→ Exercise input:
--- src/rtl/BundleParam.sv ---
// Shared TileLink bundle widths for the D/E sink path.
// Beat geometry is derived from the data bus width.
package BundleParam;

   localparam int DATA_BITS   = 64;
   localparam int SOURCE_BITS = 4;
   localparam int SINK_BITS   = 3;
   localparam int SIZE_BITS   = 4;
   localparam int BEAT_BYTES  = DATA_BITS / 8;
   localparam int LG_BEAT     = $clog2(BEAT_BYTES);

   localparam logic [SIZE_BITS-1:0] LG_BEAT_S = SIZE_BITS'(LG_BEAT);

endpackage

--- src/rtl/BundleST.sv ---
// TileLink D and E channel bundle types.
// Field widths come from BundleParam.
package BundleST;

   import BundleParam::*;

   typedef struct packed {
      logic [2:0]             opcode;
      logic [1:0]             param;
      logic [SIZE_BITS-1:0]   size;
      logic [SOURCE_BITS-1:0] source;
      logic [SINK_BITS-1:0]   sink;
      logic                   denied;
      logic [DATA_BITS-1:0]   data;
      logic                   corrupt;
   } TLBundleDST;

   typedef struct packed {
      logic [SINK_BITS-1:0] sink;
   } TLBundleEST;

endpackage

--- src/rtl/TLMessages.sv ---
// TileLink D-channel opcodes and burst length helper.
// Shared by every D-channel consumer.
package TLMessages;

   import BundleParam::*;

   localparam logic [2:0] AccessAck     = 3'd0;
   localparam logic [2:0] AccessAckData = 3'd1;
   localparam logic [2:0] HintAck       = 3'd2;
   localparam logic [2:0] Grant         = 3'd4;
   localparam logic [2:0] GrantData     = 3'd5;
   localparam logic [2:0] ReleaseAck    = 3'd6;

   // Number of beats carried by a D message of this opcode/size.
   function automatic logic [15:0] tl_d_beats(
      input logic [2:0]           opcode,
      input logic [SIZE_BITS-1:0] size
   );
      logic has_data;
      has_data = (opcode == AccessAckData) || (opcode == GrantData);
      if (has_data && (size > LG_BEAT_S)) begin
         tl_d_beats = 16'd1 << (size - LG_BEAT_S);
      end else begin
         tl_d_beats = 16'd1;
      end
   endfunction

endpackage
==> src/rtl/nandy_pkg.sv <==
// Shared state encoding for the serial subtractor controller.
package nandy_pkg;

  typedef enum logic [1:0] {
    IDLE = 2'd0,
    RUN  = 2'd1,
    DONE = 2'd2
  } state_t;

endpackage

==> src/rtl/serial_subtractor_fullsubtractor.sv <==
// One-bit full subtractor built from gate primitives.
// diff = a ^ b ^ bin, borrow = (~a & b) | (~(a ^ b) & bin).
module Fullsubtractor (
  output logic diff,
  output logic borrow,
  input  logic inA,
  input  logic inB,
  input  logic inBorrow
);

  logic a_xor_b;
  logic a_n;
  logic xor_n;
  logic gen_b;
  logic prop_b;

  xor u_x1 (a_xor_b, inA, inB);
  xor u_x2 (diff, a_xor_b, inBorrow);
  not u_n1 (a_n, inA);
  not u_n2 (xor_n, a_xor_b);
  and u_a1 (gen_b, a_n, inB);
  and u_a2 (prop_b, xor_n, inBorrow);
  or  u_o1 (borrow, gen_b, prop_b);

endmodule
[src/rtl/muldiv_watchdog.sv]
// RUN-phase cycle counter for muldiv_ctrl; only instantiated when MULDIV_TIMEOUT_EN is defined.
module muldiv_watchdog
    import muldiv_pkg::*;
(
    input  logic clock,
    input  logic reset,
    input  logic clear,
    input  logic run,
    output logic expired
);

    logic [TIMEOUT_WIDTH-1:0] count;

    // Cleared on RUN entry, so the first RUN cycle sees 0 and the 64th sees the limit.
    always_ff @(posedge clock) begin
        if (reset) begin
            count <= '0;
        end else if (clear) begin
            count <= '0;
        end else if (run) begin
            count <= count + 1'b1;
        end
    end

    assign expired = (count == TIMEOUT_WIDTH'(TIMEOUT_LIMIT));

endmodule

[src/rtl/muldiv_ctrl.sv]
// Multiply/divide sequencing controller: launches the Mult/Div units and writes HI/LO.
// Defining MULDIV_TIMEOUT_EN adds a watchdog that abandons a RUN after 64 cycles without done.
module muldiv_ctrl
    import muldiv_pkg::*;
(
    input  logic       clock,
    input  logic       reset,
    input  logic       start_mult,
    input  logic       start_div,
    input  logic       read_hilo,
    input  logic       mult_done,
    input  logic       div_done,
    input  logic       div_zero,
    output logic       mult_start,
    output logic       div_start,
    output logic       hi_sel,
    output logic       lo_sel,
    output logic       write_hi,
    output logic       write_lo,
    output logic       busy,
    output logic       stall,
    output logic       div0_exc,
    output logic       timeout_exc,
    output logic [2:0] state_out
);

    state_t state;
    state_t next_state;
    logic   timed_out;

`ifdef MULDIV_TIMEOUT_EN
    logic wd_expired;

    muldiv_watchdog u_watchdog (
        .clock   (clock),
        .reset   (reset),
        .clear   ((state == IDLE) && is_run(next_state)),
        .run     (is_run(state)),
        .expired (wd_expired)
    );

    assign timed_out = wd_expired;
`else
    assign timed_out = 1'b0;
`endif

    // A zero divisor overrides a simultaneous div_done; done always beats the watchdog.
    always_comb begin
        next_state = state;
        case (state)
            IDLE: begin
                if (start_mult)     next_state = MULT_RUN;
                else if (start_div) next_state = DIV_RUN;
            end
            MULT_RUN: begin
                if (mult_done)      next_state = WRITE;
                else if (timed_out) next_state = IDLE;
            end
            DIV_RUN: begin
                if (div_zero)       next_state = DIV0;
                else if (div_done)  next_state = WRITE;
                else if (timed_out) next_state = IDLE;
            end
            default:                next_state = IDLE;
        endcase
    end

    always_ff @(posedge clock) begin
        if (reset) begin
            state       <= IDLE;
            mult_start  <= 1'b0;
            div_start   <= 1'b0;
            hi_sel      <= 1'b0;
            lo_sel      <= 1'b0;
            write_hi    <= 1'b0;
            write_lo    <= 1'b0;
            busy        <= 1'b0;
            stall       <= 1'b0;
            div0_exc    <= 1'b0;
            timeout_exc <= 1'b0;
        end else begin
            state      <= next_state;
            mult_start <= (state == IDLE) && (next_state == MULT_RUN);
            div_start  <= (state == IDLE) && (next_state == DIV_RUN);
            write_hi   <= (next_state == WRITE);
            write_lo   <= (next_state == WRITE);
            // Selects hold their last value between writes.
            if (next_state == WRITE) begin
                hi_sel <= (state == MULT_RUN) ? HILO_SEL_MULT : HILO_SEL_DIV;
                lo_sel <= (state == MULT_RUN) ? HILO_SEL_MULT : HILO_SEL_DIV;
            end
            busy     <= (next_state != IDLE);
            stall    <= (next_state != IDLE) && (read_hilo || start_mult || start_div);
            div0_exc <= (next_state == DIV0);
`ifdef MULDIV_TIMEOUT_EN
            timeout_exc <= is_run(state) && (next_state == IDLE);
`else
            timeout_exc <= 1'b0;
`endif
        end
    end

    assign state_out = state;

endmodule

→ Description of the task:
In the listing, how many lines include the string "AccessAckData"? State the number alone.

→ Response box:
2